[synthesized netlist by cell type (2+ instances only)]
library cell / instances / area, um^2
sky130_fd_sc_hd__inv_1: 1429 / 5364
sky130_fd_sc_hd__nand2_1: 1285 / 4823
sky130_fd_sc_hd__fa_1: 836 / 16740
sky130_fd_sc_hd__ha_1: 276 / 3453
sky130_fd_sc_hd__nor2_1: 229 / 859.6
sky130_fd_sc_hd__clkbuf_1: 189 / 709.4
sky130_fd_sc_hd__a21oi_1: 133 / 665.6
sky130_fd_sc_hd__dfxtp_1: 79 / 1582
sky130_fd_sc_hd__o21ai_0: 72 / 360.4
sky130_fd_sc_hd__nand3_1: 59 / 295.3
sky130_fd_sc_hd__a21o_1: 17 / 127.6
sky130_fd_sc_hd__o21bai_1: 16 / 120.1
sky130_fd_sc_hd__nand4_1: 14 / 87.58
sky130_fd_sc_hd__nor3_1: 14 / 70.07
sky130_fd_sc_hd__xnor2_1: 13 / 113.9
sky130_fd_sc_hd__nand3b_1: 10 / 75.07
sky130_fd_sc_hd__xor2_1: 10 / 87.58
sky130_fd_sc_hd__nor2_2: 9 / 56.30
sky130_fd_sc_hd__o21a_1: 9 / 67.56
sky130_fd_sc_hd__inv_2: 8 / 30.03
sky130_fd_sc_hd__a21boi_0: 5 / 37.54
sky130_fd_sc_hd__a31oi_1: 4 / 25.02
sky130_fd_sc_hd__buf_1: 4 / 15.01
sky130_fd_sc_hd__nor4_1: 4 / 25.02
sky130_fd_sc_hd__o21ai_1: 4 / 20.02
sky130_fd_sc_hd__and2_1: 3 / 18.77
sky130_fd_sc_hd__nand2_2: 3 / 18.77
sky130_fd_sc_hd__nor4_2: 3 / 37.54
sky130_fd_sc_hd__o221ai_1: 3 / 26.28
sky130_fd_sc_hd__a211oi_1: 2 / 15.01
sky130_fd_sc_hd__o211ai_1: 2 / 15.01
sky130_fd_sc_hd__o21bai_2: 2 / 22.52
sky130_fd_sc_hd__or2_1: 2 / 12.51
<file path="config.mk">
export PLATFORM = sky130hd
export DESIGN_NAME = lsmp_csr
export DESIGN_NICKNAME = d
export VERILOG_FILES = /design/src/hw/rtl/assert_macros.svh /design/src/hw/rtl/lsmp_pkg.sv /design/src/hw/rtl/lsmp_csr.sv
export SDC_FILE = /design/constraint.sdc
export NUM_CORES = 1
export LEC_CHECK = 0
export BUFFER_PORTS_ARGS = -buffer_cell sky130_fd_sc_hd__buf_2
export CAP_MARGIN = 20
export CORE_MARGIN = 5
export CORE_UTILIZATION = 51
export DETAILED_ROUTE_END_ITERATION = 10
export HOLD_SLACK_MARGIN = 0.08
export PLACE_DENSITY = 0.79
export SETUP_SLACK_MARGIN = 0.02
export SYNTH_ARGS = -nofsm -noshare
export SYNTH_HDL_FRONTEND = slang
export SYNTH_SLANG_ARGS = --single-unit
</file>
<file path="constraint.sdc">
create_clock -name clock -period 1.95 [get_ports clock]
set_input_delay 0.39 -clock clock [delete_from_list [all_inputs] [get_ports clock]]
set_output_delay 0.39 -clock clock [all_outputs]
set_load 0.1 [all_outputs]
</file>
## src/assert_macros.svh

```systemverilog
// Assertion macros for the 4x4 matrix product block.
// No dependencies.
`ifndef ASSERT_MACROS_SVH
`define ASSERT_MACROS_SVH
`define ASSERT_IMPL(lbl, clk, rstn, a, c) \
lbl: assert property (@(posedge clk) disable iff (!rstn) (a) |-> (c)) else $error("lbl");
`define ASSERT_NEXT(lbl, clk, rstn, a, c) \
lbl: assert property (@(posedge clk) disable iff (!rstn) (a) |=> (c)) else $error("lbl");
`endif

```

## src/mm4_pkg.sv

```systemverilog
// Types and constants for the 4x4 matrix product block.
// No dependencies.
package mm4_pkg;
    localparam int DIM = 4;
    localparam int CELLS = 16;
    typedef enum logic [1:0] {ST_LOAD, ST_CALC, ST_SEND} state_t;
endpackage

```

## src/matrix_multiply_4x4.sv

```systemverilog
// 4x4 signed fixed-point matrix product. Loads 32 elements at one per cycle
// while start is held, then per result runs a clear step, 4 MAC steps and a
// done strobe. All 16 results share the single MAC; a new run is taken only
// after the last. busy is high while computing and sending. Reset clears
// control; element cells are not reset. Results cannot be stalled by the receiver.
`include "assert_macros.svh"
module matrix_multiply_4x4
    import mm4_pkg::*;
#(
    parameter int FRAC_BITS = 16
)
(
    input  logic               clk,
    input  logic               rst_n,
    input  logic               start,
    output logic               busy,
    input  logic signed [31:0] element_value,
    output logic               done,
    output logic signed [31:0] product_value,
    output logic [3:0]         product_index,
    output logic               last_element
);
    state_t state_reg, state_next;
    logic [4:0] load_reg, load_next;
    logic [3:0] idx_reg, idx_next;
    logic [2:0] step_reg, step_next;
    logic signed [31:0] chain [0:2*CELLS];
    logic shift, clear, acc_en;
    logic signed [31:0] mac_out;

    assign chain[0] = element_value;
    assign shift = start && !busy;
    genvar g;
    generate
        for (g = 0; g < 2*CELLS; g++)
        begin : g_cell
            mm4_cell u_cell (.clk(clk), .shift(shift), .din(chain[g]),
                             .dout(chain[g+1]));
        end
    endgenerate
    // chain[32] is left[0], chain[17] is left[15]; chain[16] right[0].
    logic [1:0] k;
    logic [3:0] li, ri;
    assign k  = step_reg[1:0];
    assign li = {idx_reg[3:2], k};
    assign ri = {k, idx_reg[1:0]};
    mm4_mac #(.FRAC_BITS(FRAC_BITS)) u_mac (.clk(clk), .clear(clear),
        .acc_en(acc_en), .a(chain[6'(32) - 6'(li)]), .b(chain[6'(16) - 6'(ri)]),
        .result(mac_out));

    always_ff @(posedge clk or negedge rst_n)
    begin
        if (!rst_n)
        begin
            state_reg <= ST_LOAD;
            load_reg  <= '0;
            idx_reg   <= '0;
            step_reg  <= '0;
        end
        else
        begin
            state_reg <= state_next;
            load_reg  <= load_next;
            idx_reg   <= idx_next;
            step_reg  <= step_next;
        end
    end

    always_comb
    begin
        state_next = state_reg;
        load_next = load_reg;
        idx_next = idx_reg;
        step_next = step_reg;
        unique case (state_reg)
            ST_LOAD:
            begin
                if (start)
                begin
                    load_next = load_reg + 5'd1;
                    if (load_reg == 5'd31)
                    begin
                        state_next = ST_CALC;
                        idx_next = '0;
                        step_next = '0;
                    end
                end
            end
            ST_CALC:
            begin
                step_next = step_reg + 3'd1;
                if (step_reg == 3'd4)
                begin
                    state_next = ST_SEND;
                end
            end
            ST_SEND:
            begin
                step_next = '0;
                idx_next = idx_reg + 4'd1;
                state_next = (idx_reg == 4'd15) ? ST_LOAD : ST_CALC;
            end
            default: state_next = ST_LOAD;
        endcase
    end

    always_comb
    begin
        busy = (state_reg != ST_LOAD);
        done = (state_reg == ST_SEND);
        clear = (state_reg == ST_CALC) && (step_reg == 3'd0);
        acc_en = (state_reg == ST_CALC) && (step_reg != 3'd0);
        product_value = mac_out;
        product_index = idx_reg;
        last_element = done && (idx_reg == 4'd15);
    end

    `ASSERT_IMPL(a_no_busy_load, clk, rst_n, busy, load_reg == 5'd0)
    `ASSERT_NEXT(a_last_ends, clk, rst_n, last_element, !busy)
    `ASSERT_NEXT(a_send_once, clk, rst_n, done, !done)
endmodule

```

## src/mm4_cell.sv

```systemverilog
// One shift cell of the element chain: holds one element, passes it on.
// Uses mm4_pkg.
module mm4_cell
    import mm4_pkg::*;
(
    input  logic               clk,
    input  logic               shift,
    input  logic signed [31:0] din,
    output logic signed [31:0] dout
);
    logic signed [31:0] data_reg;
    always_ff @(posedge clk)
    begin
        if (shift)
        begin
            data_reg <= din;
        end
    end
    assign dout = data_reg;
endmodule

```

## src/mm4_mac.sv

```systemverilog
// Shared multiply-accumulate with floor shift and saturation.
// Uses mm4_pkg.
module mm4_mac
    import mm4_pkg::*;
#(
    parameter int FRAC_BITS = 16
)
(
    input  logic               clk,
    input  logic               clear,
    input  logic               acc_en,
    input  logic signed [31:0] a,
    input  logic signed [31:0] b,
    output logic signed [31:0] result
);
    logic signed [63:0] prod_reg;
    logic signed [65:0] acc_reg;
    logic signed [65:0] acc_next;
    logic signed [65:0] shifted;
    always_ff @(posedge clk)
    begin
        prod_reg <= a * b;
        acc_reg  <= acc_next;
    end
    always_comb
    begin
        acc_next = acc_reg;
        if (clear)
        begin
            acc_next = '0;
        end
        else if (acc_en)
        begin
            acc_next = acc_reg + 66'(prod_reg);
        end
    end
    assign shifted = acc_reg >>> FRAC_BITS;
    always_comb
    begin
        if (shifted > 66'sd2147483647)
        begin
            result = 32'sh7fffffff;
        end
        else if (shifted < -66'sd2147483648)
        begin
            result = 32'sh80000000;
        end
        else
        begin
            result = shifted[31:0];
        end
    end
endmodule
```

**Task to carry out**
Would you please copy exactly the part of the entries above that begins at the line containing "sky130_fd_sc_hd__and2_1: 3 / 18.77" and ends at the line containing "sky130_fd_sc_hd__o21bai_2: 2 / 22.52", both lines included?

**Solution to the problem**
sky130_fd_sc_hd__and2_1: 3 / 18.77
sky130_fd_sc_hd__nand2_2: 3 / 18.77
sky130_fd_sc_hd__nor4_2: 3 / 37.54
sky130_fd_sc_hd__o221ai_1: 3 / 26.28
sky130_fd_sc_hd__a211oi_1: 2 / 15.01
sky130_fd_sc_hd__o211ai_1: 2 / 15.01
sky130_fd_sc_hd__o21bai_2: 2 / 22.52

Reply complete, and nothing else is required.